* [Work instructions] Your answer should be the exact lines of the data below from the one containing "Fraction of layout" through the one containing "RSZ-0062 raised after"; please include nothing else.

* [Given records]
━━━━━━━━━━━━━━━━
## src/rtl/timer_pkg.sv

```systemverilog
`timescale 1ns/1ps
package timer_pkg;
  localparam int SHIFT_W = 3;
  localparam int VEC_W   = 8;
  localparam int ENTRY_PERIODIC_BIT = 17;
  localparam int ENTRY_MASK_BIT     = 16;
  localparam logic [3:0] DIV_KEEP  = 4'hB;

  typedef enum logic [1:0] {
    SEL_ENTRY = 2'd0,
    SEL_LOAD  = 2'd1,
    SEL_NOW   = 2'd2,
    SEL_DIV   = 2'd3
  } reg_sel_e;

  typedef struct packed {
    logic             periodic;
    logic             masked;
    logic [VEC_W-1:0] vec;
  } entry_t;

  // shift = ({b3,b1,b0} + 1) mod 8
  function automatic logic [SHIFT_W-1:0] div_shift(input logic [3:0] cfg);
    logic [SHIFT_W-1:0] code;
    code = {cfg[3], cfg[1], cfg[0]};
    return code + SHIFT_W'(1);
  endfunction

  // all-ones limit of the prescaler phase for a given shift
  function automatic logic [(1<<SHIFT_W)-2:0] phase_limit(input logic [SHIFT_W-1:0] sh);
    return ~({((1<<SHIFT_W)-1){1'b1}} << sh);
  endfunction
endpackage

```

## src/rtl/timer_regs.sv

```systemverilog
`timescale 1ns/1ps
module timer_regs
  import timer_pkg::*;
#(
  parameter int CNT_W = 32
) (
  input  logic             clk,
  input  logic             rst_n,
  input  logic             wr_en,
  input  logic [1:0]       addr,
  input  logic [31:0]      wdata,
  input  logic [CNT_W-1:0] live_count,
  output entry_t           entry,
  output logic [CNT_W-1:0] reload_val,
  output logic [3:0]       div_cfg,
  output logic             reload_wr,
  output logic             div_wr,
  output logic [31:0]      rdata
);
  logic entry_wr;

  assign entry_wr  = wr_en && (reg_sel_e'(addr) == SEL_ENTRY);
  assign reload_wr = wr_en && (reg_sel_e'(addr) == SEL_LOAD);
  assign div_wr    = wr_en && (reg_sel_e'(addr) == SEL_DIV);

  always_ff @(posedge clk or negedge rst_n) begin
    if (!rst_n) begin
      entry      <= '{periodic: 1'b0, masked: 1'b1, vec: '0};
      reload_val <= '0;
      div_cfg    <= '0;
    end else begin
      if (entry_wr) begin
        entry.periodic <= wdata[ENTRY_PERIODIC_BIT];
        entry.masked   <= wdata[ENTRY_MASK_BIT];
        entry.vec      <= wdata[VEC_W-1:0];
      end
      if (reload_wr) reload_val <= wdata[CNT_W-1:0];
      if (div_wr)    div_cfg    <= wdata[3:0] & DIV_KEEP;
    end
  end

  always_comb begin
    rdata = '0;
    unique case (reg_sel_e'(addr))
      SEL_ENTRY: begin
        rdata[ENTRY_PERIODIC_BIT] = entry.periodic;
        rdata[ENTRY_MASK_BIT]     = entry.masked;
        rdata[VEC_W-1:0]          = entry.vec;
      end
      SEL_LOAD: rdata[CNT_W-1:0] = reload_val;
      SEL_NOW:  rdata[CNT_W-1:0] = live_count;
      SEL_DIV:  rdata[3:0]       = div_cfg;
      default:  rdata = '0;
    endcase
  end
endmodule

```

## src/rtl/timer_prescaler.sv

```systemverilog
`timescale 1ns/1ps
module timer_prescaler
  import timer_pkg::*;
(
  input  logic               clk,
  input  logic               rst_n,
  input  logic               restart,
  input  logic [SHIFT_W-1:0] shift,
  output logic               tick
);
  localparam int PH_W = (1 << SHIFT_W) - 1;

  logic [PH_W-1:0] phase;
  logic [PH_W-1:0] limit;

  assign limit = phase_limit(shift);
  assign tick  = !restart && (phase == limit);

  always_ff @(posedge clk or negedge rst_n) begin
    if (!rst_n)                phase <= '0;
    else if (restart || tick)  phase <= '0;
    else                       phase <= phase + PH_W'(1);
  end
endmodule

```

## src/rtl/timer_core.sv

```systemverilog
`timescale 1ns/1ps
module timer_core #(
  parameter int CNT_W = 32
) (
  input  logic             clk,
  input  logic             rst_n,
  input  logic             tick,
  input  logic             load,
  input  logic [CNT_W-1:0] load_val,
  input  logic [CNT_W-1:0] reload_val,
  input  logic             periodic,
  output logic [CNT_W-1:0] count,
  output logic             expire
);
  logic armed;
  logic at_zero;

  assign at_zero = (count == '0);
  assign expire  = tick && armed && at_zero && (!periodic || (reload_val != '0));

  always_ff @(posedge clk or negedge rst_n) begin
    if (!rst_n) begin
      count <= '0;
      armed <= 1'b0;
    end else if (load) begin
      count <= load_val;
      armed <= 1'b1;
    end else if (tick) begin
      if (!at_zero)      count <= count - CNT_W'(1);
      else if (armed) begin
        if (periodic)    count <= reload_val;
        else             armed <= 1'b0;
      end
    end
  end
endmodule

```

## src/rtl/irq_countdown_timer.sv

```systemverilog
`timescale 1ns/1ps
module irq_countdown_timer
  import timer_pkg::*;
#(
  parameter int CNT_W = 32
) (
  input  logic             clk,
  input  logic             rst_n,
  input  logic             reg_wr,
  input  logic [1:0]       reg_addr,
  input  logic [31:0]      reg_wdata,
  output logic [31:0]      reg_rdata,
  output logic             irq_pulse,
  output logic [VEC_W-1:0] irq_vector
);
  entry_t             entry;
  logic [CNT_W-1:0]   reload_val;
  logic [CNT_W-1:0]   live_count;
  logic [3:0]         div_cfg;
  logic               reload_wr;
  logic               div_wr;
  logic               tick;
  logic               expire;
  logic               entry_masked;
  logic               entry_periodic;
  logic [VEC_W-1:0]   entry_vec;

  assign entry_masked   = entry.masked;
  assign entry_periodic = entry.periodic;
  assign entry_vec      = entry.vec;

  timer_regs #(.CNT_W(CNT_W)) i_regs (
    .clk(clk), .rst_n(rst_n), .wr_en(reg_wr), .addr(reg_addr), .wdata(reg_wdata),
    .live_count(live_count), .entry(entry), .reload_val(reload_val),
    .div_cfg(div_cfg), .reload_wr(reload_wr), .div_wr(div_wr), .rdata(reg_rdata)
  );

  timer_prescaler i_pre (
    .clk(clk), .rst_n(rst_n), .restart(reload_wr || div_wr),
    .shift(div_shift(div_cfg)), .tick(tick)
  );

  timer_core #(.CNT_W(CNT_W)) i_core (
    .clk(clk), .rst_n(rst_n), .tick(tick), .load(reload_wr),
    .load_val(reg_wdata[CNT_W-1:0]), .reload_val(reload_val),
    .periodic(entry_periodic), .count(live_count), .expire(expire)
  );

  always_ff @(posedge clk or negedge rst_n) begin
    if (!rst_n) begin
      irq_pulse  <= 1'b0;
      irq_vector <= '0;
    end else begin
      irq_pulse  <= expire && !entry_masked;
      irq_vector <= (expire && !entry_masked) ? entry_vec : '0;
    end
  end
endmodule

```

## config.mk

```make
export PLATFORM = sky130hd
export DESIGN_NAME = irq_countdown_timer
export DESIGN_NICKNAME = d
export VERILOG_FILES = /design/src/rtl/timer_pkg.sv /design/src/rtl/timer_regs.sv /design/src/rtl/timer_prescaler.sv /design/src/rtl/timer_core.sv /design/src/rtl/irq_countdown_timer.sv
export SDC_FILE = /design/constraint.sdc
export NUM_CORES = 1
export LEC_CHECK = 0
export ABC_AREA = 1
export BUFFER_PORTS_ARGS = -buffer_cell sky130_fd_sc_hd__buf_2
export CORE_UTILIZATION = 45
export DETAILED_ROUTE_END_ITERATION = 16
export PLACE_DENSITY = 0.71
export REMOVE_ABC_BUFFERS = 1
export SLEW_MARGIN = 20
export SYNTH_ARGS = -nofsm -noshare
export SYNTH_HDL_FRONTEND = slang
export SYNTH_HIERARCHICAL = 1
export SYNTH_SLANG_ARGS = --single-unit
```

## constraint.sdc

```tcl
create_clock -name clk -period 1.93 [get_ports clk]
set_input_delay 0.386 -clock clk [delete_from_list [all_inputs] [get_ports clk]]
set_output_delay 0.386 -clock clk [all_outputs]
set_load 0.01 [all_outputs]
```

==> summary.md <==
| Metric | Value |
|---|---|
| Type of the worst min-delay path | `in -> reg` |
| PortBufs | `77` |
| Final period demand of the worst path | `around 2.1 ns` |
| Launch point of the worst reg-to-reg path | `i_regs/div_cfg[0]` |
| End point of the worst hold path | `i_regs/reload_val[25]` |
| Std cell rows | `between 40 and 50` |
| Total congestion overflow | `0` |
| Max stage delay on crit path | `0.41 ns` |
| Post-detailed-route DRC marker count | `0` |
| Setup skew after layout | `0.00915 ns` |
| Global-route wire length before repair | `~32 mm` |
| Clock-pin transition on the worst setup and hold timing paths | `0.07 ns` |
| Maximum buffer depth of the clock tree | `2` |
| Worst-Margin Slew | `around 0.47 ns` |
| DP HPWL | `around 14 mm` |
| P_leak | `0.00455 uW` |
| Number of antenna violations at the first check in global routing | `0` |
| Utilization after layout | `58.1%` |
| Clock tree root driver cell | `clkbuf_16` |
| I/O pin count | `78` |
| Final WS setup | `-0.197 ns` |
| Most Frequent Cell on Critical Path | `nand2_1` |
| P&R area growth vs syn | `24.5%` |
| CTS buffer count | `9` |
| Global placement routability congestion | `0.961` |
| Overall fraction of global-route tracks in use | `27.3%` |
| Critical Path AT | `2.38 ns` |
| CTS H-tree lvls | `3` |
| Cell count after synthesis | `a little over 1000` |
| Peak clock frequency supported by timing | `470 MHz` |
| Final routed wire length divided by cell count | `14.0 microns` |
| Number of vias per cell | `between 5 and 6` |
| Worst reg2reg path depth | `16` |
| Final nets | `1223` |
| Required time reported for the critical path endpoint | `2.18 ns` |
| Buf+Inv Stages, Crit Path | `2` |
| Run status | `finished with violations` |
| Cell family with the largest share of critical-path delay | `simple AND/OR/NAND/NOR gates` |
| Area of the mapped netlist | `around 6600 sq um` |
| Min-Delay Startpoint | `reg_wdata[25]` |
| Post-route ant nets | `0` |
| Insertion delay of the later-clocked pin in the worst-skew pair | `0.36 ns` |
| Yosys warns | `6` |
| Cell count of the worst hold path | `3` |
| Pwr/cell area | `1070 nW/um^2` |
| Fraction of layout instances using a drive strength above 1 | `21.9%` |
| Total via count in the routed design | `around 7000` |
| Worst setup timing slack at the placement stage | `-0.357 ns` |
| Number of violations of the max-capacitance limit | `0` |
| Final hold vios | `0` |
| First-pass detailed-route iteration total | `7` |
| RSZ-0062 raised after global routing | `yes` |
| Largest voltage drop on the vdd net | `0.517 mV` |
| Cell with the biggest individual delay on the critical path | `dfrtp_1` |
| Antenna diodes | `0` |
| Detailed router's first-iteration violation count | `484` |
| Number of endpoints failing setup at the final stage | `41` |
| DIE HEIGHT | `around 120 microns` |
| Initial cell density of the core | `46.7%` |
| Crit path capture type | `register` |
| Reg-to-reg critical path endpoint | `i_core/count[19]` |
| Fin crit share | `110%` |
| Die area | `15000 sq um` |
| Worst Path Class, Setup | `reg -> reg` |
| Vias in the first global route | `around 6500` |
| Max-slew violation count | `0` |
| Mean post-synth cell area | `roughly 6.3 sq um` |
| Critical Path, Cell by Cell | `ha_4, nand2_2, nand2_4, nor2_4, nand2_1, nand2_1, nand2_1, nor2_2, nand3_2, nor2_2, nor2_1, inv_1, nand2_4, buf_12, a21boi_2, nand2_1` |
| Worst slew margin | `between 60 and 70%` |
| Area inside the core boundary | `roughly 14000 sq um` |
| Startpoint type of the worst setup path | `register` |
| CTS tree | `yes` |
| Worst-case hold slack | `approximately 0.23 ns` |
| Worst reg-to-reg setup slack | `-0.20 ns` |
| Final Routed Wirelength | `around 19 mm` |
| Setup TNS Final | `-6.29 ns` |
| Clock Sinks | `94` |
| Pin count of the biggest net entering global routing | `between 40 and 50` |
| Horizontal extent of the die | `123 microns` |
| Violations in the final reports | `negative setup slack` |
| Crit-path max FO | `20` |
## how the worst max path moves through the flow
stage / end / depth (start not counted) / start / slack (ns)
final: i_core/count[19] / 16 / i_regs/div_cfg[0] / -0.20
after global routing: i_core/count[19] / 16 / i_regs/div_cfg[0] / -0.36
after CTS: i_core/count[27] / 17 / i_regs/div_cfg[0] / -0.19
after detailed placement: i_core/count[27] / 17 / i_regs/div_cfg[0] / -0.36
after global placement: irq_vector[4] / 16 / i_regs/div_cfg[0] / -0.26
after floorplan: i_core/count[16] / 12 / reg_addr[1] / -1.14
## timing repair
action	4_1_cts	5_1_grt
buffers inserted	2	1
hold buffers	1	0
cloned	1	1
endpoints found under the setup margin	42	61
pin swaps	4	4
resized for setup	31	24
hold endpoints to repair	26	0
## layout by cell type, fill, tap and decap left out, types with 2 or more instances in the layout
cell type and instances:
xor2_1 10, nand4_1 8, buf_6 2, a21oi_1 42, o21ai_1 24, nor2_2 31
a21oi_2 8, nand3_1 60, nor2_1 137, buf_2 76, nand2_2 7, inv_2 4
nand3_2 5, buf_12 6, o21ai_2 3, nor3_1 2, ha_1 7, nand3b_1 4
nand2_4 7, xnor2_1 4, clkbuf_16 10, o21ai_0 14, o211ai_1 2, dfrtp_1 93
nor2_4 5, a21boi_2 2, inv_6 3, nor4_1 4, nand2_1 384, buf_4 79
inv_1 123
## per-stage QoR
stage          area [sq um]  total power, uW  cells
2_1_floorplan          6310             5160   1000
3_3_place_gp           7620             6660   1340
3_5_place_dp           7620             6720   1340
4_1_cts                8040             8670   1360
5_1_grt                8150             9430   1362
6_report               8150             8750   1362
## sequential cells by signal, indices dropped and copies added, names as in the netlist
register,cells
irq_pulse,1
i_regs/div_cfg,3
i_core/armed,1
i_core/count,32
i_pre/phase,7
i_regs/reload_val,32
i_regs/entry,10
irq_vector,8
## routing by layer
metal / vias up / global-route usage, % / wire length [microns]
li1: 3472 / - / -
met1: 3246 / 38.9 / 9130
met2: 169 / 42.8 / 8730
met3: 18 / 3.30 / 971
met4: 0 / 9.07 / 289
met5: - / 0 / 0
## worst min-delay path: cells and delay by family
kind                   cells  cell delay (ns)
buffers and inverters      1             0.08
AND/OR/NAND/NOR            2             0.09
## area by class of cell
| class | instances | area, sq um |
|---|---|---|
| Clock inverter | 6 | 68.8 |
| Clock buffer | 10 | 229 |
| Tap cell | 180 | 225 |
| Sequential cell | 94 | 2350 |
| Fill cell | 1392 | 5890 |
| Multi-Input combinational cell | 778 | 3630 |
| Timing Repair Buffer | 165 | 1150 |
| Inverter | 129 | 492 |
## report_power, final
part	total, uW	switching, uW	internal (uW)
sequential	2900	442	2460
clock	1840	824	1010
combinational	4020	2350	1670
total	8750	3620	5140
(Power assumes the default switching activity.)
━━━━━━━━━━━━━━━━
* [Reply to the exercise]
| Fraction of layout instances using a drive strength above 1 | `21.9%` |
| Total via count in the routed design | `around 7000` |
| Worst setup timing slack at the placement stage | `-0.357 ns` |
| Number of violations of the max-capacitance limit | `0` |
| Final hold vios | `0` |
| First-pass detailed-route iteration total | `7` |
| RSZ-0062 raised after global routing | `yes` |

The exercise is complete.